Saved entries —
File: config.mk
export PLATFORM = sky130hd
export DESIGN_NAME = lane_pattern_mux
export DESIGN_NICKNAME = d
export VERILOG_FILES = /design/src/rtl/lane_pattern_pkg.sv /design/src/rtl/lane_lfsr_word.sv /design/src/rtl/lane_prbs_bank.sv /design/src/rtl/lane_rpat_seq.sv /design/src/rtl/lane_pattern_mux.sv
export SDC_FILE = /design/constraint.sdc
export NUM_CORES = 1
export LEC_CHECK = 0
export ABC_CLOCK_PERIOD_IN_PS = 3500
export BUFFER_PORTS_ARGS = -buffer_cell sky130_fd_sc_hd__buf_2
export CAP_MARGIN = 20
export CORE_AREA = 2 2 142 89
export DETAILED_ROUTE_END_ITERATION = 10
export DIE_AREA = 0 0 144 91
export SYNTH_ARGS = -nofsm -noshare
export SYNTH_HDL_FRONTEND = slang
export SYNTH_SLANG_ARGS = --single-unit
File: constraint.sdc
create_clock -name clk -period 3.5 [get_ports clk]
set_input_delay 0.7 -clock clk [delete_from_list [all_inputs] [get_ports clk]]
set_output_delay 0.7 -clock clk [all_outputs]
set_load 0.005 [all_outputs]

What you should do — Every entry should be output again exactly as written.

Result —
File: config.mk
export PLATFORM = sky130hd
export DESIGN_NAME = lane_pattern_mux
export DESIGN_NICKNAME = d
export VERILOG_FILES = /design/src/rtl/lane_pattern_pkg.sv /design/src/rtl/lane_lfsr_word.sv /design/src/rtl/lane_prbs_bank.sv /design/src/rtl/lane_rpat_seq.sv /design/src/rtl/lane_pattern_mux.sv
export SDC_FILE = /design/constraint.sdc
export NUM_CORES = 1
export LEC_CHECK = 0
export ABC_CLOCK_PERIOD_IN_PS = 3500
export BUFFER_PORTS_ARGS = -buffer_cell sky130_fd_sc_hd__buf_2
export CAP_MARGIN = 20
export CORE_AREA = 2 2 142 89
export DETAILED_ROUTE_END_ITERATION = 10
export DIE_AREA = 0 0 144 91
export SYNTH_ARGS = -nofsm -noshare
export SYNTH_HDL_FRONTEND = slang
export SYNTH_SLANG_ARGS = --single-unit
File: constraint.sdc
create_clock -name clk -period 3.5 [get_ports clk]
set_input_delay 0.7 -clock clk [delete_from_list [all_inputs] [get_ports clk]]
set_output_delay 0.7 -clock clk [all_outputs]
set_load 0.005 [all_outputs]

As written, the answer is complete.